On behalf of the collaborative team, it is my pleasure to announce the notice of award for our $2.56M grant from NIH. This funding will enable us to test whether we can induce plasticity in the sensorimotor system by pairing motor cortex and cervical spinal cord stimulation in people.
Dr. Carmel
Experience leads to behavioral change through associative activity of neural circuits. Using this principle, paired stimulation has been used to selectively strengthen circuits. The project proposes to target the spinal cord for associative plasticity, exploiting strong interaction of descending motor connections and large diameter afferents, which mediate the senses of joint position and muscle tension. The team hypothesizes that spinal cord associative plasticity (SCAP) will strengthen spinal excitability, modulate reflexes, and increase pinch force in people with cervical spinal cord injury (SCI). The collaboration between Columbia University Medical Center, Weill Cornell Medicine, and the Bronx Veterans Affairs Hospital aims to test how paired brain and spinal cord stimulation should be delivered in healthy individuals and in people with the two most common causes of SCI, cervical myelopathy and traumatic SCI.
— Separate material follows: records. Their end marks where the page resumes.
From an optimization exercise on the open Yosys and OpenROAD flow, aimed at small area; shortcuts taken in it are not production practice.
In this exercise RTL edits were held to simulation tests only and were not proved equivalent to the original.
Power figures rest on the tool's default switching activity, not on a simulated workload.

==> flow/design.v (excerpt) <==
module led_controller # (
    parameter T0H = 30,
    parameter T1H = 60,
    parameter T0L = 90,
    parameter T1L = 60,
    parameter TRST = 8000,
    parameter ADDR_WIDTH = 32,
    parameter PIXEL_WIDTH = 24,
    parameter PIXEL_OFFSET = 4
)(
        input wire clk,
        input wire aresetn,
        input wire [ADDR_WIDTH - 1:0] dout,
        output wire [ADDR_WIDTH - 1:0] addr,
        output wire en,
        output wire led_data,
        output wire [3:0] web,
        output wire rst
    );
    localparam Advance = 3'd0;
    localparam RequestPixelCount = 3'd1;
    localparam WaitForPixelCount = 3'd2;
    localparam SetPixelCount = 3'd3;
    localparam IsValidToContinue = 3'd4;
    localparam WaitForPixelValue = 3'd5;
    localparam GetPixelValue = 3'd6;
    localparam Sending = 3'd7;
    localparam [6:0] TSTART = 7'd3;                  
    localparam [6:0] TBIT = 7'd128 - (T0H + T0L + 2);  
    localparam [12:0] LSTART = 13'd8191 - TRST;      
    reg [2:0] cst;
    reg [31:0] pixelCount;
    reg [31:0] pixelIndex;
    reg [23:0] pixel;
    reg latch;       
    reg last;        
    reg tx;
    reg [4:0] tb;
    reg [6:0] tt;
    assign addr = {pixelIndex[29:0], 2'b00};
    assign web = 4'b0000;
    assign rst = 1'b0;
    wire tpre = !latch && tt < TBIT;                
    wire twait = !latch && tt == TSTART + 7'd1;
    wire tgo = !latch && tt == TSTART + 7'd2;
    wire tbitend = !latch && tt == 7'd127;
    wire hold = twait && cst != Sending;
    wire eq = pixelIndex == pixelCount;
    wire pcheck = !latch && tb == 5'd8 && tt == TBIT + 7'd2;
    wire check = cst == IsValidToContinue || pcheck;
    wire [12:0] tnext = {tx, tb, tt} + 13'd1;
    wire tpend = tb == 5'd31 && tt == 7'd127 && (tx || !latch);
    always @(posedge clk) begin
        if (!aresetn) begin
            latch <= 1'b0;
            tb <= 5'd8;
            tt <= TSTART;
        end else if (hold) begin
        end else if (tgo && last) begin
            latch <= 1'b1;
            {tx, tb, tt} <= LSTART;
        end else begin
            if (tpend)
                latch <= 1'b0;
            tx <= tnext[12];
  ...
Size: about 450 cells after synthesis, roughly 73 I/O pins.
==> flow/config.mk <==
export PLATFORM = sky130hd
export DESIGN_NAME = led_controller
export DESIGN_NICKNAME = led_controller
export VERILOG_FILES = /design/flow/design.v
export SDC_FILE = /design/flow/constraint.sdc
export NUM_CORES = 4
export LEC_CHECK = 0
export CAP_MARGIN = 5
export CORE_MARGIN = 2
export CORE_UTILIZATION = 40
export GPL_TIMING_DRIVEN = 0
export SLEW_MARGIN = 5
==> flow/constraint.sdc <==
create_clock -name core_clock -period 10.0 [get_ports {clk}]
set_input_delay 2.0000 -clock core_clock [delete_from_list [all_inputs] [get_ports {clk}]]
set_output_delay 2.0000 -clock core_clock [all_outputs]
set_load 0.01 [all_outputs]
standard.sh (not shown) runs the stock make flow with config.mk's settings and CLKGATE_MAP_FILE= SYNTH_SCRIPT=/design/flow/synth_recipe.tcl, a recipe that flattens the netlist after the stock synthesis.
==> flow/flow/run.sh <==
#!/bin/bash
# Layout flow: the standard ORFS flow (standard.sh) with three changes:
# * synthesis maps the logic with an area-recovering ABC script (flow/area.abc)
#   instead of ORFS's delay script; everything else in synthesis, including
#   the registers, is the standard synthesis (synth_recipe.tcl);
# * the input and output ports are buffered with the smallest buffer;
# * the clock tree is built from clkbuf_8 cells, without dummy loads;
# * the constant outputs share one tie cell.
# Each tool's output goes to ORFS's logs (orfs/logs/...); make's output to
# flow_make.log here.
set -euo pipefail
W=$PWD
sed 's#^\( *\)log_cmd abc {\*}\$abc_args#\1set abc_args [lreplace $abc_args 1 1 '"$W"'/flow/area.abc]\n\1log_cmd abc {*}$abc_args#' \
    "$FLOW_HOME/scripts/synth.tcl" > my_synth.tcl
grep -q "flow/area.abc" my_synth.tcl
sed "s#source \$::env(SCRIPTS_DIR)/synth.tcl#source $W/my_synth.tcl#" synth_recipe.tcl > my_synth_recipe.tcl
grep -q "my_synth.tcl" my_synth_recipe.tcl
sed "s#SYNTH_SCRIPT=[^ ]*#SYNTH_SCRIPT=$W/my_synth_recipe.tcl#" standard.sh > my_standard.sh
grep -q "my_synth_recipe.tcl" my_standard.sh
export BUFFER_PORTS_ARGS="-buffer_cell sky130_fd_sc_hd__buf_1"
export SKIP_REPAIR_TIE_FANOUT=1
export CTS_ARGS="${CTS_ARGS_OVERRIDE:--sink_clustering_enable -repair_clock_nets -dont_use_dummy_load -buf_list sky130_fd_sc_hd__clkbuf_8}"
bash my_standard.sh > flow_make.log 2>&1
==> flow/flow/area.abc <==
&get -n
&st
&deepsyn -T 30
&dch -f
&nf -R 1000 -p
&put
topo
The starting point finished clean.
Then changed:
--- a/flow/flow/run.sh
+++ b/flow/flow/run.sh
@@ -7,2 +7 @@
-# * the clock tree is built from clkbuf_8 cells, without dummy loads;
-# * the constant outputs share one tie cell.
+# * the clock tree is built from clkbuf_8 cells, without dummy loads.
@@ -21 +19,0 @@
-export SKIP_REPAIR_TIE_FANOUT=1
- CAP_MARGIN: 5 -> 20
- GPL_TIMING_DRIVEN: 0 -> default
- SLEW_MARGIN: 5 -> 20
=>
- wire length climbs by 1.0%
- design area drops by 5.1%
- fmax climbs by 2.0%
- clock skew climbs by 0.013 ns
- area after synthesis does not change
- utilization drops by 2.3 points
- cell count drops by 4.5%
- hold slack barely changes
- clock power is about the same
- register-to-register slack improved by 0.17 ns

[re-timing with driven ports]
In the flow no input, the clock included, has a driving cell. The finished layouts below were timed again as built, in two steps. Step 1 (the two cells are an assumption about what drives the block):
set clk [get_ports {clk}]
set_driving_cell -lib_cell sky130_fd_sc_hd__clkbuf_16 $clk
set_driving_cell -lib_cell sky130_fd_sc_hd__buf_2 [delete_from_list [all_inputs] $clk]
Step 2 adds t to the input delays and takes it off the output delays; t is the mean of the earliest and latest rising clock arrival at the registers after step 1. Input paths then give back, and output paths get back, about the clock's delay inside the block. Three values: no drivers, after step 1, after step 2; two values: the first two.
| run | t (ns) | setup WS [ns] | worst setup path after step 2 |
|---|---|---|---|
| the first run | 0.396 | 4.312 / 4.280 / 4.444 | register to register |
| the second run | 0.392 | 4.422 / 4.391 / 4.614 | register to register |
After both steps setup and hold are still met in every run listed.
These studies will fill critical gaps on the nature of associative plasticity in the sensorimotor system and test a new strategy to strengthen residual connections after SCI. The multidisciplinary team hopes to close gaps in our understanding of how paired stimulation of sensorimotor circuits should be targeted to the spinal cord and which residual circuits support the plasticity. These findings could optimize how we target electrical stimulation to induce SCAP.
“We hope this project can help advance a larger institutional goal of targeting the spinal cord for recovery of function in nervous system injury and disease,” said Dr. Carmel.